(Stored entries)
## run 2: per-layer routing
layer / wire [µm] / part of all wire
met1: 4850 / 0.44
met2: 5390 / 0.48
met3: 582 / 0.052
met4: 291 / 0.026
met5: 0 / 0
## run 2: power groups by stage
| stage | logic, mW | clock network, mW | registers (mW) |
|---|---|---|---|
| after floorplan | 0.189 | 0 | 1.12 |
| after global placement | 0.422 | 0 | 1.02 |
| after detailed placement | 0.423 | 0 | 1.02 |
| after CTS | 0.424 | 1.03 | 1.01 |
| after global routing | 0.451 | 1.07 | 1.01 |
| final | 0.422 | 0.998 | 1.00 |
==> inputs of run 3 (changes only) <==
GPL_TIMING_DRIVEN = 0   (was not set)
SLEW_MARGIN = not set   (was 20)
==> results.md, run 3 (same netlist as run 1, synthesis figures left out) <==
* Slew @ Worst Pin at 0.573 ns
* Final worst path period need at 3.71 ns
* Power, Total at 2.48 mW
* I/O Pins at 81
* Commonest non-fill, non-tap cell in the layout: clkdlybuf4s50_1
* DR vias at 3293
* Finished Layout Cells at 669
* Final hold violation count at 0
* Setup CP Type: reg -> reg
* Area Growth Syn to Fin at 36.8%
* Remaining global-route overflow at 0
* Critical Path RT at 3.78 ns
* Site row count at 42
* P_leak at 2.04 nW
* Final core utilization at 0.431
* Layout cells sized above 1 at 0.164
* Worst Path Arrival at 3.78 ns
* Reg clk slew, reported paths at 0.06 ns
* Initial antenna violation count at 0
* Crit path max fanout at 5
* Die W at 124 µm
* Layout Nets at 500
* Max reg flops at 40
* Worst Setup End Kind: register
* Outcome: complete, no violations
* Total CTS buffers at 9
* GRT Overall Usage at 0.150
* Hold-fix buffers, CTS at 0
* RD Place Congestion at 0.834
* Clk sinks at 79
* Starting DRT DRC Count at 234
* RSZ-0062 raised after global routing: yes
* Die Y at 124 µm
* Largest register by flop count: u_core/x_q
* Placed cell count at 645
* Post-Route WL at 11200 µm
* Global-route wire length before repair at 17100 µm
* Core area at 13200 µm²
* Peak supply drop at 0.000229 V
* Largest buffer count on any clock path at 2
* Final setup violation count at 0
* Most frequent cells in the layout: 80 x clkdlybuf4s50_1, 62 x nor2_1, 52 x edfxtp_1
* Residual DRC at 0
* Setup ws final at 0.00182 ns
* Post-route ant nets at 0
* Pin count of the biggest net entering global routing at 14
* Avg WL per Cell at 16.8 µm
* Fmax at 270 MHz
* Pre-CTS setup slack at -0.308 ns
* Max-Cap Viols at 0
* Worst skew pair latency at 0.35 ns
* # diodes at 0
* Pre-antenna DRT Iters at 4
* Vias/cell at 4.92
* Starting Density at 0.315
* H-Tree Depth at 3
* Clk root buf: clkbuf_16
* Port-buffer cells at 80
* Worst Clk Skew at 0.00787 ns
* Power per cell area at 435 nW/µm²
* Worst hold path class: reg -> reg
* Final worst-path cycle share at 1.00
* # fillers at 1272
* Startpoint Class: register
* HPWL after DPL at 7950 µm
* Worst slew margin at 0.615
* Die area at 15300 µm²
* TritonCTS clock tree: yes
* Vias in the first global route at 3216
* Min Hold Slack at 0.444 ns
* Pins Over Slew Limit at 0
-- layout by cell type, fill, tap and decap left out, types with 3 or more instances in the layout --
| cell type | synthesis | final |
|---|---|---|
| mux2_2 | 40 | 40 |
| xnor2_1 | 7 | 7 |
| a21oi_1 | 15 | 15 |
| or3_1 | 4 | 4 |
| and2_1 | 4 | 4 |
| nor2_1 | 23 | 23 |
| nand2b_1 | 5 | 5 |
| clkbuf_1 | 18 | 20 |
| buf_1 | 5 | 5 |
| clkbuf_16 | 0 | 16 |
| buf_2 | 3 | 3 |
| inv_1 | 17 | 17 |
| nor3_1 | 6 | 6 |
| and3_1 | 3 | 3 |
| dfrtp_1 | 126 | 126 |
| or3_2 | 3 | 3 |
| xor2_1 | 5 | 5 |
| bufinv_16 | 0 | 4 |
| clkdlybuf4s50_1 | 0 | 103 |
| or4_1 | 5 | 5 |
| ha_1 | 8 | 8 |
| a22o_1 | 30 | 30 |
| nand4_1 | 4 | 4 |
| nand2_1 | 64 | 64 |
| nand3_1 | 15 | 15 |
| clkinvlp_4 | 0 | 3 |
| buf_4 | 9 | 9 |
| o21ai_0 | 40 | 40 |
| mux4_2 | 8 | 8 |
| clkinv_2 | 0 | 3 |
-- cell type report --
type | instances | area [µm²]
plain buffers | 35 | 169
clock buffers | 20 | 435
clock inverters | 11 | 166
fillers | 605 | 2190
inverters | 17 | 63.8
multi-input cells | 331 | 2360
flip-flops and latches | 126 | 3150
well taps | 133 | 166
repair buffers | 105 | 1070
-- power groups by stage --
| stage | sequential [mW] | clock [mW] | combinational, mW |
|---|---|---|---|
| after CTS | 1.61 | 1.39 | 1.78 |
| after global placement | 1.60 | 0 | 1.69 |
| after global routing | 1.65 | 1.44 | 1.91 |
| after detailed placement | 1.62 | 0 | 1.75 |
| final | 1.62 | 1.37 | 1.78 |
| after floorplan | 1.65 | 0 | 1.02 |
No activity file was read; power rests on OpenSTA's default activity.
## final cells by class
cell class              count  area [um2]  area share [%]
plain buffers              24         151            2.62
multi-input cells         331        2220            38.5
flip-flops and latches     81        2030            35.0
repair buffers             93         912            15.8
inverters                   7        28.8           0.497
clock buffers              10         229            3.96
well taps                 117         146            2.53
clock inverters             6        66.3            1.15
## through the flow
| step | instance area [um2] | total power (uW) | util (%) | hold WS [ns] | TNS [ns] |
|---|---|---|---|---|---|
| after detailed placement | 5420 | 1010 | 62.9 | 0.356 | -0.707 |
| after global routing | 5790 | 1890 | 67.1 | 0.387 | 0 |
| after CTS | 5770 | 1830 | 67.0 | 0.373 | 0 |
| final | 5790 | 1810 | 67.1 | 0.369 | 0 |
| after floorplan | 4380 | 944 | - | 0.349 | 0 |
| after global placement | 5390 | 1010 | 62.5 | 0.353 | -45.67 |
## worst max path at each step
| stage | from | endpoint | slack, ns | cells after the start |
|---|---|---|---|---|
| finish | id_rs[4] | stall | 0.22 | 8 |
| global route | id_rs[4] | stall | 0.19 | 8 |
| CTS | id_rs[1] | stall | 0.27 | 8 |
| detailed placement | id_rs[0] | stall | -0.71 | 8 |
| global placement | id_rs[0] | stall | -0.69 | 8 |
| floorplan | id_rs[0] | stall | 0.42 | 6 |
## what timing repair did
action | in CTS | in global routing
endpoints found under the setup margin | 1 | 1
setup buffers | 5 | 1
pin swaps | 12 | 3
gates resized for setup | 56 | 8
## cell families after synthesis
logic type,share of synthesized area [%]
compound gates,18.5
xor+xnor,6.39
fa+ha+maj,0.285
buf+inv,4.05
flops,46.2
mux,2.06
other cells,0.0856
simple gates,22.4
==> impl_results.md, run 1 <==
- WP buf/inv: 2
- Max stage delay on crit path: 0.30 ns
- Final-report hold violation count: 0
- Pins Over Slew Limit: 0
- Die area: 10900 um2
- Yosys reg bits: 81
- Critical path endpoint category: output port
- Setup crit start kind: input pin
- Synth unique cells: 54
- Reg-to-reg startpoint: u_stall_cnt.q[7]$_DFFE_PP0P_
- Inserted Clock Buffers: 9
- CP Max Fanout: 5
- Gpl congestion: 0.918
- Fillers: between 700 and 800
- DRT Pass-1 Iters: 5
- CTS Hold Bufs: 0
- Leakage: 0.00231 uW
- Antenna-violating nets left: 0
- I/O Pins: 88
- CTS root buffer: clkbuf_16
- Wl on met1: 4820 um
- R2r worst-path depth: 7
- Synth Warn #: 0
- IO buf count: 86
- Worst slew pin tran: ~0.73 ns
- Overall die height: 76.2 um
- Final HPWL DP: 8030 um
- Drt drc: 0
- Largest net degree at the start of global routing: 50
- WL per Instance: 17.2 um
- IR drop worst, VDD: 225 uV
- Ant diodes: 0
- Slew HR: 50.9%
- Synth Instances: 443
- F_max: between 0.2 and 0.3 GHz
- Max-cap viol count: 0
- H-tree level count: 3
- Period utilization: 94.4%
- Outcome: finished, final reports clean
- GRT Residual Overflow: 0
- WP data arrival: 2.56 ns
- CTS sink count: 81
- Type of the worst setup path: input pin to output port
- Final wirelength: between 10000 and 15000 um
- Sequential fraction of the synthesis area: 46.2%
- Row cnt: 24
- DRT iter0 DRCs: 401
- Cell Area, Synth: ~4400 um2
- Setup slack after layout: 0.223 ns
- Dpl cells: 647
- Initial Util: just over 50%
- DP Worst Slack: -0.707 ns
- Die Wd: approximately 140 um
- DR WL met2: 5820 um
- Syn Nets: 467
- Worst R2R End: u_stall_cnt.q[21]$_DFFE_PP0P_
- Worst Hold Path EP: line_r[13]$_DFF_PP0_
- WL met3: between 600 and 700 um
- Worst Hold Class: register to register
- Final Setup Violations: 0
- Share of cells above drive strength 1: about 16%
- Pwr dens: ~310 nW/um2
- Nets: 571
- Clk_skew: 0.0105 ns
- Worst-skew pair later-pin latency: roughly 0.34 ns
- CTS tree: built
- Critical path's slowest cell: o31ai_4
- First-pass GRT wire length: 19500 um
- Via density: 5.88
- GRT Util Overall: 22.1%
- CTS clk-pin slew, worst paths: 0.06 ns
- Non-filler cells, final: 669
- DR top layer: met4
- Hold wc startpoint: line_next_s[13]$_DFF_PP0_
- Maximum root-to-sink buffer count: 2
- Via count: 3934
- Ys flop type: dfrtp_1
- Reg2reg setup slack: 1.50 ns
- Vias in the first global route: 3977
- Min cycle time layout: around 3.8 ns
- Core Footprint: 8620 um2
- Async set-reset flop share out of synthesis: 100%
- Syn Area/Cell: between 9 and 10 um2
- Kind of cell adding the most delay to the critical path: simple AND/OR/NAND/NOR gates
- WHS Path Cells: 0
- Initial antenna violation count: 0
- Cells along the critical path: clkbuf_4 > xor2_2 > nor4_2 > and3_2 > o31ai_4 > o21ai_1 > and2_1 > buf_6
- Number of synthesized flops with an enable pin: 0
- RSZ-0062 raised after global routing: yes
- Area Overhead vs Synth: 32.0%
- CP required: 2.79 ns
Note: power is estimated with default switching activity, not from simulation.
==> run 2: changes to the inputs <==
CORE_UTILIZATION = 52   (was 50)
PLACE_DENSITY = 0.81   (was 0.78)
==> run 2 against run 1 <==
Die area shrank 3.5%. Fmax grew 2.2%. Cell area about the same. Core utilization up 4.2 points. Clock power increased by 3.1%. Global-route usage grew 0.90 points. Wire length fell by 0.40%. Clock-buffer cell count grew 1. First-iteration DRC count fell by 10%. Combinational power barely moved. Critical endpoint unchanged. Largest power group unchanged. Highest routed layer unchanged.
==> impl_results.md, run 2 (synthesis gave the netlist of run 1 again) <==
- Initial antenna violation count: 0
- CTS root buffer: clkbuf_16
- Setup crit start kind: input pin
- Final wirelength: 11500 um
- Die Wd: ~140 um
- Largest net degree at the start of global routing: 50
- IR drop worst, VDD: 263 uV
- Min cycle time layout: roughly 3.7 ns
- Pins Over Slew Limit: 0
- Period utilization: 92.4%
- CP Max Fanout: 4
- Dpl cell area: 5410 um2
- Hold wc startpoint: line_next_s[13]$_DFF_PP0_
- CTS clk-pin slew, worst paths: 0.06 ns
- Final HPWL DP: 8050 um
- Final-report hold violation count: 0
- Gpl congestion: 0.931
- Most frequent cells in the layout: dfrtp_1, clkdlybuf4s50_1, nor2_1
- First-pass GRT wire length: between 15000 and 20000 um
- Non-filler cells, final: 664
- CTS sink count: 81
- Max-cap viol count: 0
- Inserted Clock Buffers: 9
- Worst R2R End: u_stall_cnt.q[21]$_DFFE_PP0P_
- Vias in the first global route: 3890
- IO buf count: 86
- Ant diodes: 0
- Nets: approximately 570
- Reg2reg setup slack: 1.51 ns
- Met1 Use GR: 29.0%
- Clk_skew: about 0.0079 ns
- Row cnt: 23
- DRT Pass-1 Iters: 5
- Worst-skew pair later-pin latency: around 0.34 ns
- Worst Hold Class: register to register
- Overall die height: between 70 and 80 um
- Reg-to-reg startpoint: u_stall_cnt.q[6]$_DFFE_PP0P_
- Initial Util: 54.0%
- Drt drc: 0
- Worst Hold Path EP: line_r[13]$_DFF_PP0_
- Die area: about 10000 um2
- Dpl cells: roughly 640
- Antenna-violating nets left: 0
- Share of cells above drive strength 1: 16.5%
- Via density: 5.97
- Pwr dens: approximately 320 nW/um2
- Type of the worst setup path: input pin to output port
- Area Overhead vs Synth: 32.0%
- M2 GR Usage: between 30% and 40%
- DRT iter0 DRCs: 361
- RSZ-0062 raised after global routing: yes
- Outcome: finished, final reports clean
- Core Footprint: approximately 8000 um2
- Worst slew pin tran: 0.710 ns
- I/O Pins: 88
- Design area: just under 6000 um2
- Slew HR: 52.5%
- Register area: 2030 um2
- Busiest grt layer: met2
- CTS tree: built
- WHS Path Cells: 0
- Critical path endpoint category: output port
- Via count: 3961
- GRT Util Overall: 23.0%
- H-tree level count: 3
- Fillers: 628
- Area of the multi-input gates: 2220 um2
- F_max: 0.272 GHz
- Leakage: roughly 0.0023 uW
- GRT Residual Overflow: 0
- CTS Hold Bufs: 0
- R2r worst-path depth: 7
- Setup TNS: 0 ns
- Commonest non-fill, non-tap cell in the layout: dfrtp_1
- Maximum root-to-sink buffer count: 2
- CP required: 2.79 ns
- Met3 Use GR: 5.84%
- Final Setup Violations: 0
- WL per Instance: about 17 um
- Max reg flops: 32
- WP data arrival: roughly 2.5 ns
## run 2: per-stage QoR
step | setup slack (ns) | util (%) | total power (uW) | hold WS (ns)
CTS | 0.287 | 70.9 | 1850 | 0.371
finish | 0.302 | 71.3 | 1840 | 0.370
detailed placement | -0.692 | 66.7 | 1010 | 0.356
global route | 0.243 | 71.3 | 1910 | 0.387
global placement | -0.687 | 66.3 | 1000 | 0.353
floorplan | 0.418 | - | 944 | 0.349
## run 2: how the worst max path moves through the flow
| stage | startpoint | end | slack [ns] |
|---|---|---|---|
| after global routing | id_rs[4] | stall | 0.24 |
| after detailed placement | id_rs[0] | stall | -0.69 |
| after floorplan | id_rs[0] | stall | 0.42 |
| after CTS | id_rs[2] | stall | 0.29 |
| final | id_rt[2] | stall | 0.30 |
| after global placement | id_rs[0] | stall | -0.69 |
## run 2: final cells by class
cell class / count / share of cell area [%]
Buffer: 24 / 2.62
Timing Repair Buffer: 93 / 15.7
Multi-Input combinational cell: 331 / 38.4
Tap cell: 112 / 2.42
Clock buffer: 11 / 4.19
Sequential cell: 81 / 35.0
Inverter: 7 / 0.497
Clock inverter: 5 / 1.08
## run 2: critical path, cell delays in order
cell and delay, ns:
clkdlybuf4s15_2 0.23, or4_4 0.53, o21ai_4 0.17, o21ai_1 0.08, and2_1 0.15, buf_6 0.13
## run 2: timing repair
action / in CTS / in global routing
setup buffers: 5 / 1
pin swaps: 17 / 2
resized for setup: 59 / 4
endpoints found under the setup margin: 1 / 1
[config.mk]
export PLATFORM = sky130hd
export DESIGN_NAME = spi_flash_arbiter
export DESIGN_NICKNAME = d
export VERILOG_FILES = /design/src/rtl/spi_flash_arbiter.sv
export SDC_FILE = /design/constraint.sdc
export NUM_CORES = 1
export LEC_CHECK = 0
export CAP_MARGIN = 20
export CORE_MARGIN = 1
export CORE_UTILIZATION = 35
export DETAILED_ROUTE_END_ITERATION = 6
export DONT_BUFFER_PORTS = 1
export PLACE_DENSITY = 0.48
export SYNTH_ARGS = -nofsm -noshare
export SYNTH_HDL_FRONTEND = slang
export SYNTH_SLANG_ARGS = --single-unit
[constraint.sdc]
create_clock -name clk_48mhz -period 3 [get_ports clk_48mhz]
set_input_delay 0.75 -clock clk_48mhz [delete_from_list [all_inputs] [get_ports clk_48mhz]]
set_output_delay 0.75 -clock clk_48mhz [all_outputs]
set_load 0.005 [all_outputs]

| What this task involves |
Please transcribe exactly the lines above from the line that has "count at 42" up to and including the line that has "xnor2_1 | 7 | 7 |"; no other line belongs in the answer.

| Problem solution |
* Site row count at 42
* P_leak at 2.04 nW
* Final core utilization at 0.431
* Layout cells sized above 1 at 0.164
* Worst Path Arrival at 3.78 ns
* Reg clk slew, reported paths at 0.06 ns
* Initial antenna violation count at 0
* Crit path max fanout at 5
* Die W at 124 µm
* Layout Nets at 500
* Max reg flops at 40
* Worst Setup End Kind: register
* Outcome: complete, no violations
* Total CTS buffers at 9
* GRT Overall Usage at 0.150
* Hold-fix buffers, CTS at 0
* RD Place Congestion at 0.834
* Clk sinks at 79
* Starting DRT DRC Count at 234
* RSZ-0062 raised after global routing: yes
* Die Y at 124 µm
* Largest register by flop count: u_core/x_q
* Placed cell count at 645
* Post-Route WL at 11200 µm
* Global-route wire length before repair at 17100 µm
* Core area at 13200 µm²
* Peak supply drop at 0.000229 V
* Largest buffer count on any clock path at 2
* Final setup violation count at 0
* Most frequent cells in the layout: 80 x clkdlybuf4s50_1, 62 x nor2_1, 52 x edfxtp_1
* Residual DRC at 0
* Setup ws final at 0.00182 ns
* Post-route ant nets at 0
* Pin count of the biggest net entering global routing at 14
* Avg WL per Cell at 16.8 µm
* Fmax at 270 MHz
* Pre-CTS setup slack at -0.308 ns
* Max-Cap Viols at 0
* Worst skew pair latency at 0.35 ns
* # diodes at 0
* Pre-antenna DRT Iters at 4
* Vias/cell at 4.92
* Starting Density at 0.315
* H-Tree Depth at 3
* Clk root buf: clkbuf_16
* Port-buffer cells at 80
* Worst Clk Skew at 0.00787 ns
* Power per cell area at 435 nW/µm²
* Worst hold path class: reg -> reg
* Final worst-path cycle share at 1.00
* # fillers at 1272
* Startpoint Class: register
* HPWL after DPL at 7950 µm
* Worst slew margin at 0.615
* Die area at 15300 µm²
* TritonCTS clock tree: yes
* Vias in the first global route at 3216
* Min Hold Slack at 0.444 ns
* Pins Over Slew Limit at 0
-- layout by cell type, fill, tap and decap left out, types with 3 or more instances in the layout --
| cell type | synthesis | final |
|---|---|---|
| mux2_2 | 40 | 40 |
| xnor2_1 | 7 | 7 |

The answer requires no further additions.